__Information provided__.
<file path="config.mk">
export PLATFORM = sky130hd
export DESIGN_NAME = snn_spike_arbiter_flat
export DESIGN_NICKNAME = d
export VERILOG_FILES = /design/src/rtl/snn_pkg.sv /design/src/rtl/snn_spike_arbiter_if.sv /design/src/rtl/snn_spike_arbiter_rr_pick.sv /design/src/rtl/snn_spike_arbiter.sv /design/src/flat_wrapper.sv
export SDC_FILE = /design/constraint.sdc
export NUM_CORES = 1
export LEC_CHECK = 0
export CAP_MARGIN = 40
export CORE_ASPECT_RATIO = 0.7
export CORE_MARGIN = 5
export CORE_UTILIZATION = 50
export CTS_CLUSTER_DIAMETER = 80
export DETAILED_ROUTE_END_ITERATION = 10
export PLACE_DENSITY = 0.86
export SLEW_MARGIN = 20
export SYNTH_ARGS = -nofsm -noshare
export SYNTH_HDL_FRONTEND = slang
export SYNTH_SLANG_ARGS = --single-unit
</file>
<file path="constraint.sdc">
create_clock -name clk -period 2.7 [get_ports clk]
set_input_delay 0.405 -clock clk [delete_from_list [all_inputs] [get_ports clk]]
set_output_delay 0.405 -clock clk [all_outputs]
set_load 0.02 [all_outputs]
</file>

__Task to complete__. Would you output, from the records above, exactly the run of lines that starts at the line containing "export CTS_CLUSTER_DIAMETER = 80" and ends at the line containing "create_clock -name clk", and only that run?

__Result__.
export CTS_CLUSTER_DIAMETER = 80
export DETAILED_ROUTE_END_ITERATION = 10
export PLACE_DENSITY = 0.86
export SLEW_MARGIN = 20
export SYNTH_ARGS = -nofsm -noshare
export SYNTH_HDL_FRONTEND = slang
export SYNTH_SLANG_ARGS = --single-unit
</file>
<file path="constraint.sdc">
create_clock -name clk -period 2.7 [get_ports clk]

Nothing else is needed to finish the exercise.